* [WHAT THIS TASK INVOLVES]: Transcribe, word for word and without additions, each line below from the one containing "unique case (state_q)" through the one containing "S_CLR: state_d = S_HALT;", both ends included.

[Collected data entries]
========
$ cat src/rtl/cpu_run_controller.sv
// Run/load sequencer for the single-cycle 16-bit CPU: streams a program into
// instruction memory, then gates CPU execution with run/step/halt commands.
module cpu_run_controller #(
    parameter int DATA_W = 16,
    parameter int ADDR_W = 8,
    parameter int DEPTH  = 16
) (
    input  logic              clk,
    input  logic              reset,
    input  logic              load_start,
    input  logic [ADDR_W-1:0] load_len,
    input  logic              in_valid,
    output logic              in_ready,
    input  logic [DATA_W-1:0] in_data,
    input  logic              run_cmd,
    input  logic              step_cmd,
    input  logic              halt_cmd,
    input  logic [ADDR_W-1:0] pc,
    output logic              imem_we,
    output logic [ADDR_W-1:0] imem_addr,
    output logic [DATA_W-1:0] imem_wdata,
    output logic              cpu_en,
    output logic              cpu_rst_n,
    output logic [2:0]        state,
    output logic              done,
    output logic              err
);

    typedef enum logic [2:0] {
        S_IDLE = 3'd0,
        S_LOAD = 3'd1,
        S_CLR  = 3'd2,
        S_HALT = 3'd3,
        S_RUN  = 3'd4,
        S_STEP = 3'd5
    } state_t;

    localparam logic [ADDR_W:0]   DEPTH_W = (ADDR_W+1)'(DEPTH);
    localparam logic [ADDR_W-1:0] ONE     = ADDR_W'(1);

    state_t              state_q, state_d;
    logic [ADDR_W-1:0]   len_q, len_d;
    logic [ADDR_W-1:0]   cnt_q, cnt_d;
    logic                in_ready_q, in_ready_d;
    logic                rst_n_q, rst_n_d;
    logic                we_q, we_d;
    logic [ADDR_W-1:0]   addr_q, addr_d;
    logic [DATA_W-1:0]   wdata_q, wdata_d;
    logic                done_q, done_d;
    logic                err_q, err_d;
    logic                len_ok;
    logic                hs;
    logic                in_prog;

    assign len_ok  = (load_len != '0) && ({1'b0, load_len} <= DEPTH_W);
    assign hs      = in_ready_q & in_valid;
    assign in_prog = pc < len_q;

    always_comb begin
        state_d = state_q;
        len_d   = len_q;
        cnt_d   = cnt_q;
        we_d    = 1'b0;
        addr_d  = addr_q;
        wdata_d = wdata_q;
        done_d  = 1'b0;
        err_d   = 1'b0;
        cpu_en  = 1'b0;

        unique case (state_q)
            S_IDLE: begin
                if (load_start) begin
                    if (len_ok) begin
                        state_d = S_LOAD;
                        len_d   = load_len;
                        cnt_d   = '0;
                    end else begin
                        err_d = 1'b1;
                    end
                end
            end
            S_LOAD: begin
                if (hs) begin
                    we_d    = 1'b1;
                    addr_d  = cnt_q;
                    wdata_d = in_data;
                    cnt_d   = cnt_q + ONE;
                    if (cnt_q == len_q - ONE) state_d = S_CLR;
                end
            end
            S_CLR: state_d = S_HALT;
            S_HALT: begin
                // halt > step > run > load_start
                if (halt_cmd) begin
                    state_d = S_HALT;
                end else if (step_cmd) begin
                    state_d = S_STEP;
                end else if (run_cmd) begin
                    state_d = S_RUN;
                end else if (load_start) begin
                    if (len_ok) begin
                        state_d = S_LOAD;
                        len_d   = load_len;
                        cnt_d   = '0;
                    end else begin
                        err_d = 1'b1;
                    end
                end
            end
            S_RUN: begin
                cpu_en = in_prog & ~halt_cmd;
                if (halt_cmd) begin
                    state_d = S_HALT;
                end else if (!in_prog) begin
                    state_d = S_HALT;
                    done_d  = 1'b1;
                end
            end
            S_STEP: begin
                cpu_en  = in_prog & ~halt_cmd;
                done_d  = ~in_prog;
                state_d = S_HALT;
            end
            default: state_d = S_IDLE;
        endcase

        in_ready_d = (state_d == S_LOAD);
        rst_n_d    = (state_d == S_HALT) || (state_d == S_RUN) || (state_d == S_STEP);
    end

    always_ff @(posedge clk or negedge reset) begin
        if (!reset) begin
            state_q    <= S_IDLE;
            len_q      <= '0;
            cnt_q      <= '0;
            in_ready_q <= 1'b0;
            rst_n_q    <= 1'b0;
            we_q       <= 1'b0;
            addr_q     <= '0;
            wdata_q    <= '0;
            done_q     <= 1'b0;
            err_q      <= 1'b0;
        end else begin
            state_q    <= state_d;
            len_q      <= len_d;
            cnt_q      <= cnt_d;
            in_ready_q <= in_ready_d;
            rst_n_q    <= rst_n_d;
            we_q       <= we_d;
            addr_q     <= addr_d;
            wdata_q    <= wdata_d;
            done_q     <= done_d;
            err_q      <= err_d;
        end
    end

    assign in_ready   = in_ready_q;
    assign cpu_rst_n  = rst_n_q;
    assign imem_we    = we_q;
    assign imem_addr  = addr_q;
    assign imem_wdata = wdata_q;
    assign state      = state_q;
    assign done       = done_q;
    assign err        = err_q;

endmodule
========
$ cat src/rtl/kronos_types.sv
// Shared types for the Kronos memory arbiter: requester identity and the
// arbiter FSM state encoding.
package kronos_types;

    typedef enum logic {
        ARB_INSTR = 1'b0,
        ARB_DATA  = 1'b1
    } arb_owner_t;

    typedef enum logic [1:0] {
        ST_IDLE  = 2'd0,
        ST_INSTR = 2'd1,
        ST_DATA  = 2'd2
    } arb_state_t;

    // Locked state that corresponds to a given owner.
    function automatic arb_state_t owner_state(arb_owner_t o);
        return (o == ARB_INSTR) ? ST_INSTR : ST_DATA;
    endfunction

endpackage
========
* [SOLUTION BELOW]:
        unique case (state_q)
            S_IDLE: begin
                if (load_start) begin
                    if (len_ok) begin
                        state_d = S_LOAD;
                        len_d   = load_len;
                        cnt_d   = '0;
                    end else begin
                        err_d = 1'b1;
                    end
                end
            end
            S_LOAD: begin
                if (hs) begin
                    we_d    = 1'b1;
                    addr_d  = cnt_q;
                    wdata_d = in_data;
                    cnt_d   = cnt_q + ONE;
                    if (cnt_q == len_q - ONE) state_d = S_CLR;
                end
            end
            S_CLR: state_d = S_HALT;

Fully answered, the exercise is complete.